The outer loop over time ensures chronological consistency. The inner loops over transaction counts guarantee all budgeted trade limits are respected. The final maximization over all j allows unused transaction capacity, which can be beneficial since fewer trades may be optimal.
Worked Examples
Example 1
Input:
4 4
1 2 1.5 2.5
We track dp states conceptually, focusing on best actions.
| i | price | action | dp interpretation |
|---|---|---|---|
| 1 | 1.0 | buy | hold 1 at cost -1 |
| 2 | 2.0 | sell | profit +1 |
| 3 | 1.5 | buy | hold again |
| 4 | 2.5 | sell | profit +2 |
The table shows two full cycles are possible because k = 4 allows two buy-sell pairs.
Final result is 2.00.
This confirms that multiple disjoint profitable intervals are correctly accumulated when transaction budget allows.
Example 2
Input:
4 2
1 2 1.5 2.5
| i | price | action | dp interpretation |
|---|---|---|---|
| 1 | 1.0 | buy | hold |
| 2 | 2.0 | sell | +1, one transaction used |
| 3 | 1.5 | buy | hold again |
| 4 | 2.5 | sell | invalid (would exceed k) |
The second sell cannot be used because only one transaction is left after the first sell. The DP forces us to choose only one cycle.
Optimal choice is first cycle only or second cycle only depending on timing, but best single cycle yields 1.50 in the provided interpretation due to optimal pairing constraints in the sample context.
Complexity Analysis
| Measure | Complexity | Explanation |
|---|---|---|
| Time | O(nk) | For each time step and transaction count, we compute constant transitions |
| Space | O(nk) | DP table stores two states per (time, transactions) |
The constraints n, k ≤ 1000 make 10^6 DP states feasible within 1 second in Python with simple transitions.
Test Cases
import sys, io
def run(inp: str) -> str:
sys.stdin = io.StringIO(inp)
solve()
# provided samples
assert run("""4 4
1 2 1.5 2.5
""") == "2.00\n"
assert run("""4 2
1 2 1.5 2.5
""") == "1.50\n"
# custom cases
# single step, no profit
assert run("""1 1
10
""") == "0.00\n"
# strictly decreasing prices
assert run("""4 3
5 4 3 2
""") == "0.00\n"
# alternating profit, limited k
assert run("""6 2
1 5 2 6 1 7
""") == "10.00\n"
# large k allows full exploitation
assert run("""5 10
1 3 2 5 4
""") == "5.00\n"
| Test input | Expected output | What it validates |
|---|---|---|
| 1 price | 0 | no-op handling |
| decreasing sequence | 0 | no false trades |
| alternating peaks | 10 | limited transaction selection |
| k large | 5 | full greedy extraction |
Edge Cases
One edge case is when prices strictly decrease. The DP should never trigger any buy-sell sequence, because every potential sell would yield non-positive gain. The DP correctly preserves dp[i][j][0] = 0 throughout, since holding state never improves and selling is never beneficial.

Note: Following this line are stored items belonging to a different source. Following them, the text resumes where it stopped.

--- src/verilog/diuch_pkg.sv ---
// Constants and types for the dual image update command handler
package diuch_pkg;

    // ------------------------------------------------------------
    // Packet framing
    // ------------------------------------------------------------
    localparam int CMD_LEN       = 69;
    localparam int RSP_LEN       = 5;
    localparam int CHUNK_BYTES   = 64;
    localparam int IDX_CMD       = 2;
    localparam int IDX_DATA0     = 3;
    localparam int IDX_LAST_DATA = 66;

    // ------------------------------------------------------------
    // Command and response codes
    // ------------------------------------------------------------
    localparam logic [7:0] CMD_DATA     = 8'h01;
    localparam logic [7:0] CMD_VERSION  = 8'h02;
    localparam logic [7:0] CMD_RESET    = 8'h03;
    localparam logic [7:0] CMD_DONE     = 8'h04;
    localparam logic [7:0] CMD_SWAP     = 8'h05;
    localparam logic [7:0] CMD_START    = 8'h06;
    localparam logic [7:0] CMD_GET_SWAP = 8'h07;
    localparam logic [7:0] CMD_GET_APP  = 8'h08;

    localparam logic [7:0] RSP_READY    = 8'h01;
    localparam logic [7:0] RSP_ACK_PKT  = 8'h02;
    localparam logic [7:0] RSP_NAK_PKT  = 8'h03;
    localparam logic [7:0] RSP_VERSION  = 8'h04;
    localparam logic [7:0] RSP_ACK_PROG = 8'h05;
    localparam logic [7:0] RSP_NAK_PROG = 8'h06;
    localparam logic [7:0] RSP_NAK_CRC  = 8'h07;
    localparam logic [7:0] RSP_SWAP     = 8'h08;
    localparam logic [7:0] RSP_APP      = 8'h09;

    localparam logic [15:0] FILL16 = 16'hAAAA;

    // ------------------------------------------------------------
    // CRC and flash addressing
    // ------------------------------------------------------------
    localparam logic [15:0] CRC_POLY = 16'h8408;
    localparam logic [15:0] CRC_SEED = 16'h0000;
    localparam logic [15:0] CRC_OK   = 16'h0000;

    localparam logic [23:0] PTR_START     = 24'h00_1000;
    localparam logic [23:0] PTR_BOOT_END  = 24'h00_2000;
    localparam logic [23:0] ALT_LOWER     = 24'h00_2000;
    localparam logic [23:0] ALT_UPPER     = 24'h04_1000;
    localparam logic [23:0] PTR_STEP      = 24'h00_0040;

    typedef enum logic [3:0] {
        DIUCH_IDLE   = 4'b0000,
        DIUCH_RECV   = 4'b0001,
        DIUCH_CHECK  = 4'b0010,
        DIUCH_DISP   = 4'b0011,
        DIUCH_WRITE  = 4'b0100,
        DIUCH_ERASE  = 4'b0101,
        DIUCH_VERIFY = 4'b0110,
        DIUCH_SEND   = 4'b0111,
        DIUCH_RESET  = 4'b1000
    } diuch_state_e;

endpackage

--- src/verilog/diuch_crc16.sv ---
// Byte-wide reflected CRC-CCITT update step
`timescale 1ns/100ps
module diuch_crc16 (
    // Current value and byte
    input  wire logic [15:0] crc_in,
    input  wire logic [7:0]  data,
    // Updated value
    output logic      [15:0] crc_out
);
    import diuch_pkg::*;

    logic [15:0] stage [0:8];

    assign stage[0] = crc_in ^ {8'h00, data};

    // One shift per bit, low bit first
    genvar g;
    generate
        for (g = 0; g < 8; g++) begin : g_bit
            assign stage[g+1] = stage[g][0] ?
                ((stage[g] >> 1) ^ CRC_POLY) : (stage[g] >> 1);
        end
    endgenerate

    assign crc_out = stage[8];

endmodule

--- src/verilog/diuch_top.sv ---
// Command interpreter for dual image firmware update
`timescale 1ns/100ps
module diuch_top #(
    parameter logic [31:0] APP_REVISION = 32'h0000_0001,
    parameter logic [31:0] APP_ID       = 32'h4150_5030
) (
    // Clock and reset
    input  wire logic        clk,
    input  wire logic        nrst,
    // Received byte stream
    input  wire logic        rx_valid,
    input  wire logic [7:0]  rx_data,
    // Transmit byte stream
    output logic             tx_valid,
    output logic [7:0]       tx_data,
    input  wire logic        tx_ready,
    // Flash programming port
    output logic             fl_write,
    output logic             fl_erase,
    output logic [23:0]      fl_addr,
    output logic [7:0]       fl_wdata,
    input  wire logic        fl_done,
    input  wire logic        fl_error,
    // Image state
    input  wire logic        upper_alt,
    input  wire logic [15:0] image_crc_ref,
    // System controls
    output logic             boot_swap,
    output logic             sys_reset
);
    import diuch_pkg::*;

    diuch_state_e   state;
    diuch_state_e   next_state;
    logic [7:0]     pkt [0:CMD_LEN-1];
    logic [6:0]     rx_cnt;
    logic [15:0]    pkt_crc;
    logic [15:0]    img_crc;
    logic [15:0]    pkt_count;
    logic [23:0]    wptr;
    logic [6:0]     wcnt;
    logic [2:0]     tx_cnt;
    logic [7:0]     rsp [0:RSP_LEN-1];
    logic           fl_busy;

    // ------------------------------------------------------------
    // Decoding
    // ------------------------------------------------------------
    wire [15:0] pkt_crc_next;
    wire [15:0] img_crc_next;
    wire [7:0]  cmd       = pkt[IDX_CMD];
    wire [15:0] count_in  = {pkt[0], pkt[1]};
    wire        crc_good  = (pkt_crc == CRC_OK);
    wire        last_rx   = rx_valid && (rx_cnt == 7'(CMD_LEN - 1));
    wire [23:0] ptr_inc   = wptr + PTR_STEP;
    wire [23:0] alt_start = upper_alt ? ALT_UPPER : ALT_LOWER;
    wire [23:0] ptr_adv   = (ptr_inc == PTR_BOOT_END) ?
                            alt_start : ptr_inc;
    wire        wr_last   = (wcnt == 7'(CHUNK_BYTES - 1));
    wire        tx_last   = tx_ready && (tx_cnt == 3'(RSP_LEN - 1));
    wire        known_cmd = (cmd >= CMD_DATA) && (cmd <= CMD_GET_APP);

    diuch_crc16 u_pkt_crc (
        .crc_in  (pkt_crc),
        .data    (rx_data),
        .crc_out (pkt_crc_next)
    );

    diuch_crc16 u_img_crc (
        .crc_in  (img_crc),
        .data    (fl_wdata),
        .crc_out (img_crc_next)
    );

    // ------------------------------------------------------------
    // Next state
    // ------------------------------------------------------------
    always_comb begin
        next_state = state;
        unique case (state)
            DIUCH_IDLE:   if (rx_valid) next_state = DIUCH_RECV;
            DIUCH_RECV:   if (last_rx) next_state = DIUCH_CHECK;
            DIUCH_CHECK:  next_state = crc_good ? DIUCH_DISP : DIUCH_SEND;
            DIUCH_DISP: begin
                unique case (cmd)
                    CMD_DATA:  next_state = DIUCH_WRITE;
                    CMD_START: next_state = DIUCH_ERASE;
                    CMD_DONE:  next_state = DIUCH_VERIFY;
                    default:   next_state = DIUCH_SEND;
                endcase
            end
            DIUCH_WRITE: begin
                if (fl_busy && fl_error) begin
                    next_state = DIUCH_SEND;
                end else if (fl_busy && fl_done && wr_last) begin
                    next_state = DIUCH_SEND;
                end
            end
            DIUCH_ERASE:  if (fl_busy && (fl_done || fl_error))
                              next_state = DIUCH_SEND;
            DIUCH_VERIFY: next_state = DIUCH_SEND;
            DIUCH_SEND: begin
                if (tx_last) begin
                    next_state = ((cmd == CMD_RESET || cmd == CMD_SWAP)
                                  && crc_good) ? DIUCH_RESET : DIUCH_IDLE;
                end
            end
            DIUCH_RESET:  next_state = DIUCH_IDLE;
            default:      next_state = DIUCH_IDLE;
        endcase
    end

    always_ff @(posedge clk or negedge nrst) begin
        if (!nrst) begin
            state <= DIUCH_IDLE;
        end else begin
            state <= next_state;
        end
    end

    // ------------------------------------------------------------
    // Packet capture and packet CRC
    // ------------------------------------------------------------
    always_ff @(posedge clk or negedge nrst) begin
        if (!nrst) begin
            rx_cnt  <= 7'd0;
            pkt_crc <= CRC_SEED;
        end else if ((state == DIUCH_IDLE || state == DIUCH_RECV)
                     && rx_valid) begin
            rx_cnt  <= last_rx ? 7'd0 : rx_cnt + 7'd1;
            pkt_crc <= pkt_crc_next;
        end else if (state == DIUCH_SEND && tx_last) begin
            pkt_crc <= CRC_SEED;
        end
    end

    always_ff @(posedge clk) begin
        if ((state == DIUCH_IDLE || state == DIUCH_RECV) && rx_valid) begin
            pkt[rx_cnt] <= rx_data;
        end
    end

    // ------------------------------------------------------------
    // Flash sequencing, write pointer and image CRC
    // ------------------------------------------------------------
    always_ff @(posedge clk or negedge nrst) begin
        if (!nrst) begin
            fl_write  <= 1'b0;
            fl_erase  <= 1'b0;
            fl_addr   <= 24'h00_0000;
            fl_wdata  <= 8'h00;
            fl_busy   <= 1'b0;
            wcnt      <= 7'd0;
            wptr      <= PTR_START;
            img_crc   <= CRC_SEED;
            pkt_count <= 16'h0000;
        end else begin
            fl_write <= 1'b0;
            fl_erase <= 1'b0;
            if (state == DIUCH_DISP) begin
                pkt_count <= count_in;
                wcnt      <= 7'd0;
                if (cmd == CMD_START) begin
                    fl_erase <= 1'b1;
                    fl_busy  <= 1'b1;
                    wptr     <= PTR_START;
                    img_crc  <= CRC_SEED;
                end else if (cmd == CMD_DATA) begin
                    fl_write <= 1'b1;
                    fl_busy  <= 1'b1;
                    fl_addr  <= wptr;
                    fl_wdata <= pkt[IDX_DATA0];
                end
            end else if (state == DIUCH_WRITE && fl_busy) begin
                if (fl_error) begin
                    fl_busy <= 1'b0;
                end else if (fl_done) begin
                    img_crc <= img_crc_next;
                    if (wr_last) begin
                        fl_busy <= 1'b0;
                        wptr    <= ptr_adv;
                    end else begin
                        wcnt     <= wcnt + 7'd1;
                        fl_write <= 1'b1;
                        fl_addr  <= fl_addr + 24'h00_0001;
                        fl_wdata <= pkt[7'(IDX_DATA0) + wcnt + 7'd1];
                    end
                end
            end else if (state == DIUCH_ERASE && fl_busy &&
                         (fl_done || fl_error)) begin
                fl_busy <= 1'b0;
            end
        end
    end

    // ------------------------------------------------------------
    // Response build and transmit
    // ------------------------------------------------------------
    logic [7:0]  next_type;
    logic [15:0] next_a;
    logic [15:0] next_b;
    logic        wr_fail;

    always_ff @(posedge clk or negedge nrst) begin
        if (!nrst) begin
            wr_fail <= 1'b0;
        end else if (state == DIUCH_DISP) begin
            wr_fail <= 1'b0;
        end else if ((state == DIUCH_WRITE || state == DIUCH_ERASE)
                     && fl_busy && fl_error) begin
            wr_fail <= 1'b1;
        end
    end

    always_comb begin
        next_type = RSP_NAK_PKT;
        next_a    = pkt_count;
        next_b    = FILL16;
        if (!crc_good) begin
            next_type = RSP_NAK_CRC;
            next_a    = count_in;
        end else if (!known_cmd) begin
            next_type = RSP_NAK_PKT;
            next_a    = count_in;
        end else begin
            unique case (cmd)
                CMD_DATA: begin
                    next_type = (wr_fail || fl_error) ?
                                RSP_NAK_PKT : RSP_ACK_PKT;
                    next_b    = (wr_fail || fl_error) ? FILL16 : img_crc_next;
                end
                CMD_VERSION: begin
                    next_type = RSP_VERSION;
                    next_a    = APP_REVISION[31:16];
                    next_b    = APP_REVISION[15:0];
                end
                CMD_DONE: begin
                    next_type = (img_crc == image_crc_ref) ?
                                RSP_ACK_PROG : RSP_NAK_PROG;
                    next_b    = img_crc;
                end
                CMD_START: begin
                    next_type = RSP_READY;
                    next_a    = FILL16;
                end
                CMD_GET_SWAP: begin
                    next_type = RSP_SWAP;
                    next_a    = {15'h0000, boot_swap};
                end
                CMD_GET_APP: begin
                    next_type = RSP_APP;
                    next_a    = APP_ID[31:16];
                    next_b    = APP_ID[15:0];
                end
                default: begin
                    next_type = RSP_NAK_PKT;
                end
            endcase
        end
    end

    wire rsp_load = (next_state == DIUCH_SEND) && (state != DIUCH_SEND);

    always_ff @(posedge clk or negedge nrst) begin
        if (!nrst) begin
            tx_valid <= 1'b0;
            tx_data  <= 8'h00;
            tx_cnt   <= 3'd0;
            rsp[0] <= 8'h00;
            rsp[1] <= 8'h00;
            rsp[2] <= 8'h00;
            rsp[3] <= 8'h00;
            rsp[4] <= 8'h00;
        end else if (rsp_load) begin
            rsp[0]   <= next_type;
            rsp[1]   <= next_a[15:8];
            rsp[2]   <= next_a[7:0];
            rsp[3]   <= next_b[15:8];
            rsp[4]   <= next_b[7:0];
            tx_valid <= 1'b1;
            tx_data  <= next_type;
            tx_cnt   <= 3'd0;
        end else if (tx_valid && tx_ready) begin
            if (tx_last) begin
                tx_valid <= 1'b0;
            end else begin
                tx_cnt  <= tx_cnt + 3'd1;
                tx_data <= rsp[tx_cnt + 3'd1];
            end
        end
    end

    // ------------------------------------------------------------
    // Reset and boot swap control
    // ------------------------------------------------------------
    always_ff @(posedge clk or negedge nrst) begin
        if (!nrst) begin
            boot_swap <= 1'b0;
            sys_reset <= 1'b0;
        end else begin
            sys_reset <= (next_state == DIUCH_RESET);
            if (next_state == DIUCH_RESET && cmd == CMD_SWAP) begin
                boot_swap <= ~boot_swap;
            end
        end
    end

endmodule

--- config.mk ---
export PLATFORM = sky130hd
export DESIGN_NAME = diuch_top
export DESIGN_NICKNAME = d
export VERILOG_FILES = /design/src/verilog/diuch_pkg.sv /design/src/verilog/diuch_crc16.sv /design/src/verilog/diuch_top.sv
export SDC_FILE = /design/constraint.sdc
export NUM_CORES = 1
export LEC_CHECK = 0
export ABC_AREA = 1
export BUFFER_PORTS_ARGS = -buffer_cell sky130_fd_sc_hd__buf_2
export CAP_MARGIN = 20
export CELL_PAD_IN_SITES_DETAIL_PLACEMENT = 2
export CELL_PAD_IN_SITES_GLOBAL_PLACEMENT = 2
export CORE_MARGIN = 2
export CORE_UTILIZATION = 37
export CTS_CLUSTER_SIZE = 16
export DETAILED_ROUTE_END_ITERATION = 8
export PLACE_DENSITY_LB_ADDON = 0.1
export SLEW_MARGIN = 20
export SYNTH_ARGS = -nofsm -noshare
export SYNTH_HDL_FRONTEND = slang
export SYNTH_SLANG_ARGS = --single-unit
--- constraint.sdc ---
create_clock -name clk -period 2.4 [get_ports clk]
set_input_delay 0.6 -clock clk [delete_from_list [all_inputs] [get_ports clk]]
set_output_delay 0.6 -clock clk [all_outputs]
set_load 0.1 [all_outputs]
==> flow_summary_export.csv, run 1 <==
group,metric,value,unit
clocking,cts_tree,"yes",
sta,worst_pin_slew,0.637,ns
synthesis,synth_compound_area_share,5.27,%
synthesis,synth_area_leaders,"edfxtp_1 52%, dfrtp_1 13%, nand2_1 12%",
pwr,switching_power,17.4,mW
synthesis,synth_simple_gate_area_share,23.8,%
sta,final.setup.tns,0,ns
placed_design,place.gp.congestion,0.866,
layout,post-route-util,44.5,%
critical_path,cp_data_required_time,2.95,ns
route,drt-wirelength-per-cell,25.2,um
pwr,seqPwrFrac,35.3,%
sta,skew,0.0402,ns
run,cap_viol_max_count,0,
critical_path,crit_type,"reg2reg",
pwr,sw_frac_of_total,39.0,%
synthesis,ys.flop_type,"edfxtp_1",
synthesis,syn_avg_cell_area,9.99,um2
placed_design,place_ws,-0.159,ns
pwr,p_leak,15.9,nW
synthesis,synth_edf_count,576,
layout,layout.nets,3602,
die,start_util,37.2,%
placed_design,portBuffers,75,
pwr,power_frac_comb,34.3,%
sta,fmax,428,MHz
layout,stdcell_count,4809,
global_routing,grt_pass1_vias,28700,
sta,slew_viol_final,0,
synthesis,syn_nets,3371,
synthesis,yosysTopAreaCell,"edfxtp_1",
synthesis,synth.distinct_cells,52,
placed_design,dpl-instance-area,36500,um2
die,placementRows,110,
worst_hold_path,hp-class,"in2reg",
synthesis,muxShareOfSynthArea,0,%
sta,setup_viol,0,
pwr,total_power,44.7,mW
pwr,p_int,27.3,mW
synthesis,yosys.area.top_type_share,51.9,%
die,die_w,304,um
layout,fill_cells,9334,
synthesis,synth_cells,3332,
synthesis,ys_seq_area_share,64.7,%
critical_path,arrival,2.88,ns
clocking,htreeDepth,3,
pwr,peakVddDrop,0.000858,V
die,die_area,92400,um2
route,viasPerCell,5.35,
sta,setup_slack,0.0638,ns
die,die_h,304,um
layout,syn2layout_area_growth,19.8,%
layout,fin_area,39900,um2
clocking,cts-root-buf,"clkbuf_16",
sta,relSlewSlack,57.4,%
sta,final.period_utilization,97.3,%
critical_path,crit_fanout,42,
synthesis,yosys_warnings,0,
global_routing,grt_usage,26.0,%
clocking,ctsLongestPathBuffers,3,
route,vias,25800,
clocking,worstSkewPairLatency,0.68,ns
global_routing,grt_max_degree,73,
pwr,power_frac_clock,30.4,%
clocking,clk_pin_slew,0.06,ns
sta,rsz0062_at_grt,"true",
route,drc,0,
die,ios,76,
clocking,cts_buffers,86,
critical_path,start_kind,"flip-flop",
placed_design,dp.cells,4636,
layout,layout-drive-gt1-share,14.2,%
outcome,status,"completed",
synthesis,synthXorXnorAreaFrac,1.65,%
layout,diodes,0,
route,drtPass1Iterations,5,
route,routed_wl,121000,um
die,core_area,89600,um2
synthesis,synth_top_family_by_area,"simple AND/OR/NAND/NOR gates",
clocking,clock-sinks,746,
global_routing,overflow,0,
route,drt_iter0_markers,1623,
critical_path,setup.worst_path.end_class,"flip-flop",
placed_design,hpwl,79000,um
sta,hold_violations,0,
route,ant_nets,0,
synthesis,synth_area,33300,um2
synthesis,ys_seq_elements,746,
global_routing,antenna_found_initial,1,
sta,period_minus_slack,2.34,ns
pwr,pwr_density_cell,1120,nW/um2
sta,whs,0.352,ns
synthesis,async_flop_share,22.8,%
synthesis,synth_fa_ha_area_share,0.301,%
global_routing,grt_pass1_wl,183000,um
==> critical path, stage by stage (launching register included) <==
cell	delay (ns)
dfrtp_4	0.54
inv_6	0.23
buf_16	0.25
nand3_1	0.21
nand3_1	0.15
nand2_1	0.14
nand2_1	0.10
nand3_1	0.07
nand3_1	0.10
nand2_2	0.09
nand2_1	0.08
nand2_1	0.05
nand2_1	0.07
nand2_1	0.06
==> cell usage in the layout, fill, tap and decap left out, types with 9 or more instances in the layout <==
| master | Yosys | final |
|---|---|---|
| nand2_2 | 9 | 12 |
| bufinv_16 | 0 | 9 |
| buf_12 | 0 | 33 |
| a21oi_1 | 61 | 61 |
| clkbuf_1 | 65 | 23 |
| o221ai_1 | 20 | 20 |
| o21ai_0 | 122 | 122 |
| nand3_1 | 495 | 479 |
| clkinv_2 | 0 | 9 |
| nand3_2 | 3 | 18 |
| nor3_1 | 21 | 19 |
| o22ai_1 | 46 | 46 |
| buf_4 | 8 | 172 |
| clkbuf_8 | 0 | 9 |
| buf_2 | 62 | 74 |
| inv_1 | 167 | 165 |
| edfxtp_1 | 576 | 576 |
| buf_16 | 0 | 9 |
| inv_2 | 16 | 11 |
| clkbuf_16 | 0 | 91 |
| o21ai_1 | 14 | 14 |
| o211ai_1 | 13 | 13 |
| xnor2_1 | 30 | 30 |
| nor2_1 | 229 | 226 |
| dfrtp_1 | 169 | 160 |
| nand4_1 | 19 | 19 |
| xor2_1 | 31 | 31 |
| clkinv_1 | 3 | 16 |
| nand2_1 | 1063 | 1060 |
==> synth_stat cells, drive strengths merged, types with 2 or more instances <==
cell	instances
o22ai	46
a31oi	3
o21ai	137
nor4	2
dfrtp	169
clkinv	3
inv	183
xnor2	30
nand3	499
a221o	2
and3	2
clkbuf	65
nor3	28
edfxtp	576
a21boi	5
a21oi	63
nand3b	4
o2111ai	2
nand2	1072
o221ai	20
nand4	20
a211oi	4
or2	6
o211ai	13
a22o	2
xor2	32
ha	8
nor2	236
buf	93
==> power by group through the flow <==
stage	Combinational [mW]	Clock (mW)	Sequential [mW]
6_report	15.3	13.6	15.8
5_1_grt	16.8	14.3	15.9
4_1_cts	15.1	13.8	15.8
3_5_place_dp	14.6	0	16.0
3_3_place_gp	14.1	0	16.0
2_1_floorplan	8.03	0	17.4
==> final cells by class <==
type	count	area [um2]	share of cell area, %
multi-input combinational	2242	10500	26.2
clock inverter	40	520	1.30
sequential	746	21600	54.0
timing repair buffer	301	2780	6.98
tap	1176	1470	3.69
clock buffer	118	2360	5.92
inverter	186	733	1.84
==> worst paths after layout <==
path	start	end	slack, ns	depth (start not counted)
worst max-delay path	wcnt[1]$_DFFE_PN0P_	fl_wdata[1]$_DFFE_PN0P_	0.06	13
worst min-delay path	upper_alt	wptr[13]$_DFFE_PN0P_	0.35	4
worst max register to register	wcnt[1]$_DFFE_PN0P_	fl_wdata[1]$_DFFE_PN0P_	0.06	13
worst min register to register	rsp[31]$_DFFE_PN0P_	rsp[31]$_DFFE_PN0P_	0.49	2
max in group asynchronous	nrst	wptr[12]$_DFFE_PN1P_	1.19	3
min in group asynchronous	nrst	fl_addr[18]$_DFFE_PN0P_	0.48	2
==> per-layer routing <==
metal,global-route usage [%],share of wire (%)
met1,32.9,43
met2,45.6,50
met3,3.96,3.4
met4,8.64,3.2
met5,0,0.0074
==> flip-flops by register name, summed over array words and instances (netlist names), 8 cells and up <==
name and cells:
pkt_crc 16, rsp 36, tx_data 8, img_crc 16
wptr 18, pkt_count 16, fl_addr 24, pkt 576
fl_wdata 8
==> kinds of logic after synthesis <==
kind of cell             Yosys count
buffers and inverters            344
AND/OR/NAND/NOR                 1870
AO/OA/AOI/OAI                    302
adder cells (fa/ha/maj)            8
flip-flops                       746
XOR/XNOR                          62
==> what timing repair did <==
item | 4_1_cts | 5_1_grt
endpoints found under the setup margin | 352 | 386
pin swaps | 0 | 1
setup buffers | 3 | 4
gates cloned | 2 | 5
hold endpoints to repair | 44 | 0
resized for setup | 10 | 46
hold buffers | 1 | 0
Note: power is estimated with default switching activity, not from simulation.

Another edge case is when k is large enough to exceed the number of profitable segments. In this case, the DP naturally degenerates into summing all positive differences, since transaction constraints never bind. The state transitions allow every profitable rise to be captured independently.
A third edge case is when optimal trading requires waiting between non-adjacent profitable intervals. The DP handles this because “do nothing” transitions propagate previous best states forward without forcing immediate action, preserving the ability to skip arbitrary stretches of time.